━━ Data listing

File: config.mk
export PLATFORM = sky130hd
export DESIGN_NAME = smb_window_guard
export DESIGN_NICKNAME = d
export VERILOG_FILES = /design/src/rtl/smb_pkg.sv /design/src/rtl/smb_lock_fsm.sv /design/src/rtl/smb_window_decode.sv /design/src/rtl/smb_access_gate.sv /design/src/rtl/smb_window_guard.sv
export SDC_FILE = /design/constraint.sdc
export NUM_CORES = 1
export LEC_CHECK = 0
export BUFFER_PORTS_ARGS = -buffer_cell sky130_fd_sc_hd__buf_4
export CAP_MARGIN = 20
export CORE_UTILIZATION = 28
export CTS_CLUSTER_SIZE = 14
export DETAILED_ROUTE_END_ITERATION = 10
export PLACE_DENSITY_LB_ADDON = 0.05
export SYNTH_ARGS = -nofsm -noshare
export SYNTH_HDL_FRONTEND = slang
export SYNTH_SLANG_ARGS = --single-unit
File: constraint.sdc
create_clock -name clk -period 1.3 [get_ports clk]
set_input_delay 0.065 -clock clk [delete_from_list [all_inputs] [get_ports clk]]
set_output_delay 0.065 -clock clk [all_outputs]
set_load 0.02 [all_outputs]
File: src/rtl/smb_pkg.sv
package smb_pkg;

  typedef enum logic [1:0] {
    LK_IDLE = 2'd0,
    LK_OPEN = 2'd1,
    LK_SHUT = 2'd2
  } lock_state_e;

  typedef enum logic [1:0] {
    GT_IDLE = 2'd0,
    GT_RAM  = 2'd1,
    GT_FILL = 2'd2
  } gate_state_e;

  localparam logic [7:0] RB_IDLE = 8'h00;
  localparam logic [7:0] RB_OPEN = 8'h01;
  localparam logic [7:0] RB_SHUT = 8'h02;

endpackage

File: src/rtl/smb_lock_fsm.sv
module smb_lock_fsm
  import smb_pkg::*;
#(
  parameter int              CFG_AW      = 8,
  parameter logic [CFG_AW-1:0] CFG_OFFSET = 8'h9C,
  parameter logic [7:0]      NEG_CODE    = 8'hFF,
  parameter logic [7:0]      LOCK_CODE   = 8'h02,
  parameter bit              LEGACY_MODE = 1'b0
) (
  input  logic              clk,
  input  logic              rst_n,
  input  logic              cfg_we,
  input  logic [CFG_AW-1:0] cfg_addr,
  input  logic [7:0]        cfg_wdata,
  output logic [7:0]        cfg_rdata,
  output logic              lock_active
);

  logic       hit;
  logic [7:0] value;

  assign hit       = (cfg_addr == CFG_OFFSET);
  assign cfg_rdata = hit ? value : 8'h00;

  generate
    if (LEGACY_MODE) begin : g_plain
      logic [7:0] byte_q;

      always_ff @(posedge clk or negedge rst_n) begin
        if (!rst_n)             byte_q <= 8'h00;
        else if (cfg_we && hit) byte_q <= cfg_wdata;
      end

      assign value       = byte_q;
      assign lock_active = 1'b0;

    end else begin : g_negotiated
      lock_state_e st_q;
      lock_state_e st_d;

      always_comb begin
        st_d = st_q;
        if (cfg_we && hit) begin
          unique case (st_q)
            LK_IDLE: if (cfg_wdata == NEG_CODE)  st_d = LK_OPEN;
            LK_OPEN: if (cfg_wdata == LOCK_CODE) st_d = LK_SHUT;
            default: st_d = st_q;
          endcase
        end
      end

      always_ff @(posedge clk or negedge rst_n) begin
        if (!rst_n) st_q <= LK_IDLE;
        else        st_q <= st_d;
      end

      always_comb begin
        unique case (st_q)
          LK_OPEN: value = RB_OPEN;
          LK_SHUT: value = RB_SHUT;
          default: value = RB_IDLE;
        endcase
      end

      assign lock_active = (st_q == LK_SHUT);

      // once sealed, nothing but reset reopens the window
      a_r5_lock_sticky: assert property (@(posedge clk) disable iff (!rst_n)
        lock_active |=> lock_active);

      // in idle, a non-negotiation write leaves the readback at zero
      a_r2_idle_ignores: assert property (@(posedge clk) disable iff (!rst_n)
        (value == RB_IDLE && cfg_we && hit && cfg_wdata != NEG_CODE)
          |=> (value == RB_IDLE));

      // in the enabled state, only the lock code moves the machine
      a_r4_open_holds: assert property (@(posedge clk) disable iff (!rst_n)
        (value == RB_OPEN && !(cfg_we && hit && cfg_wdata == LOCK_CODE))
          |=> (value == RB_OPEN));
    end
  endgenerate

endmodule

File: src/rtl/smb_window_decode.sv
module smb_window_decode #(
  parameter int                ADDR_W   = 32,
  parameter logic [ADDR_W-1:0] WIN_BASE = 32'h0003_0000,
  parameter logic [ADDR_W-1:0] WIN_SIZE = 32'h0002_0000
) (
  input  logic [ADDR_W-1:0] addr,
  output logic              in_window
);

  localparam logic [ADDR_W:0] WIN_END = {1'b0, WIN_BASE} + {1'b0, WIN_SIZE};

  logic above_base;
  logic below_end;

  assign above_base = (addr >= WIN_BASE);
  assign below_end  = ({1'b0, addr} < WIN_END);
  assign in_window  = above_base && below_end;

endmodule

File: src/rtl/smb_access_gate.sv
module smb_access_gate
  import smb_pkg::*;
#(
  parameter int ADDR_W = 32,
  parameter int DATA_W = 8
) (
  input  logic              clk,
  input  logic              rst_n,
  input  logic              blocked,
  input  logic              req_valid,
  output logic              req_ready,
  input  logic [ADDR_W-1:0] req_addr,
  input  logic              req_write,
  input  logic [DATA_W-1:0] req_wdata,
  output logic              ram_valid,
  input  logic              ram_ready,
  output logic [ADDR_W-1:0] ram_addr,
  output logic              ram_write,
  output logic [DATA_W-1:0] ram_wdata,
  input  logic              ram_rsp_valid,
  input  logic [DATA_W-1:0] ram_rsp_data,
  output logic              rsp_valid,
  output logic [DATA_W-1:0] rsp_data
);

  localparam logic [DATA_W-1:0] FILL = {DATA_W{1'b1}};

  gate_state_e g_q;
  gate_state_e g_d;
  logic        free;
  logic        take;

  assign free      = (g_q == GT_IDLE);
  assign req_ready = free && (blocked || ram_ready);
  assign take      = req_valid && req_ready;

  assign ram_valid = req_valid && free && !blocked;
  assign ram_addr  = req_addr;
  assign ram_write = req_write;
  assign ram_wdata = req_wdata;

  always_comb begin
    g_d = g_q;
    unique case (g_q)
      GT_IDLE: if (take && !req_write) g_d = blocked ? GT_FILL : GT_RAM;
      GT_RAM:  if (ram_rsp_valid)      g_d = GT_IDLE;
      GT_FILL: g_d = GT_IDLE;
      default: g_d = GT_IDLE;
    endcase
  end

  always_ff @(posedge clk or negedge rst_n) begin
    if (!rst_n) g_q <= GT_IDLE;
    else        g_q <= g_d;
  end

  assign rsp_valid = (g_q == GT_FILL) || ((g_q == GT_RAM) && ram_rsp_valid);
  assign rsp_data  = (g_q == GT_FILL) ? FILL : ram_rsp_data;

  // an accepted read closes the request port for the next cycle
  a_r12_single_read: assert property (@(posedge clk) disable iff (!rst_n)
    (take && !req_write) |=> !req_ready);

  // a blocked read is answered with all ones one cycle later
  a_r8_fill_response: assert property (@(posedge clk) disable iff (!rst_n)
    (take && !req_write && blocked) |=> (rsp_valid && rsp_data == FILL));

endmodule

File: src/rtl/smb_window_guard.sv
module smb_window_guard
  import smb_pkg::*;
#(
  parameter int                ADDR_W      = 32,
  parameter int                DATA_W      = 8,
  parameter int                CFG_AW      = 8,
  parameter logic [CFG_AW-1:0] CFG_OFFSET  = 8'h9C,
  parameter logic [ADDR_W-1:0] WIN_BASE    = 32'h0003_0000,
  parameter logic [ADDR_W-1:0] WIN_SIZE    = 32'h0002_0000,
  parameter bit                LEGACY_MODE = 1'b0
) (
  input  logic              clk,
  input  logic              rst_n,
  input  logic              cfg_we,
  input  logic [CFG_AW-1:0] cfg_addr,
  input  logic [7:0]        cfg_wdata,
  output logic [7:0]        cfg_rdata,
  input  logic              req_valid,
  output logic              req_ready,
  input  logic [ADDR_W-1:0] req_addr,
  input  logic              req_write,
  input  logic              req_smm,
  input  logic [DATA_W-1:0] req_wdata,
  output logic              ram_valid,
  input  logic              ram_ready,
  output logic [ADDR_W-1:0] ram_addr,
  output logic              ram_write,
  output logic [DATA_W-1:0] ram_wdata,
  input  logic              ram_rsp_valid,
  input  logic [DATA_W-1:0] ram_rsp_data,
  output logic              rsp_valid,
  output logic [DATA_W-1:0] rsp_data
);

  logic lock_active;
  logic in_win;
  logic blocked;

  smb_lock_fsm #(
    .CFG_AW      (CFG_AW),
    .CFG_OFFSET  (CFG_OFFSET),
    .NEG_CODE    (8'hFF),
    .LOCK_CODE   (8'h02),
    .LEGACY_MODE (LEGACY_MODE)
  ) u_fsm (
    .clk         (clk),
    .rst_n       (rst_n),
    .cfg_we      (cfg_we),
    .cfg_addr    (cfg_addr),
    .cfg_wdata   (cfg_wdata),
    .cfg_rdata   (cfg_rdata),
    .lock_active (lock_active)
  );

  smb_window_decode #(
    .ADDR_W   (ADDR_W),
    .WIN_BASE (WIN_BASE),
    .WIN_SIZE (WIN_SIZE)
  ) u_dec (
    .addr      (req_addr),
    .in_window (in_win)
  );

  assign blocked = lock_active && in_win && !req_smm;

  smb_access_gate #(
    .ADDR_W (ADDR_W),
    .DATA_W (DATA_W)
  ) u_gate (
    .clk           (clk),
    .rst_n         (rst_n),
    .blocked       (blocked),
    .req_valid     (req_valid),
    .req_ready     (req_ready),
    .req_addr      (req_addr),
    .req_write     (req_write),
    .req_wdata     (req_wdata),
    .ram_valid     (ram_valid),
    .ram_ready     (ram_ready),
    .ram_addr      (ram_addr),
    .ram_write     (ram_write),
    .ram_wdata     (ram_wdata),
    .ram_rsp_valid (ram_rsp_valid),
    .ram_rsp_data  (ram_rsp_data),
    .rsp_valid     (rsp_valid),
    .rsp_data      (rsp_data)
  );

  // a locked, unqualified access to the region never reaches RAM
  a_r7_no_ram_leak: assert property (@(posedge clk) disable iff (!rst_n)
    (req_valid && lock_active && in_win && !req_smm) |-> !ram_valid);

  // qualified traffic is never held back by the lock
  a_r9_smm_passes: assert property (@(posedge clk) disable iff (!rst_n)
    (req_valid && req_smm && req_ready) |-> ram_valid);

endmodule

━━━━

In the data above, find each line that has the word "posedge" and copy it out.

      always_ff @(posedge clk or negedge rst_n) begin
      always_ff @(posedge clk or negedge rst_n) begin
      a_r5_lock_sticky: assert property (@(posedge clk) disable iff (!rst_n)
      a_r2_idle_ignores: assert property (@(posedge clk) disable iff (!rst_n)
      a_r4_open_holds: assert property (@(posedge clk) disable iff (!rst_n)
  always_ff @(posedge clk or negedge rst_n) begin
  a_r12_single_read: assert property (@(posedge clk) disable iff (!rst_n)
  a_r8_fill_response: assert property (@(posedge clk) disable iff (!rst_n)
  a_r7_no_ram_leak: assert property (@(posedge clk) disable iff (!rst_n)
  a_r9_smm_passes: assert property (@(posedge clk) disable iff (!rst_n)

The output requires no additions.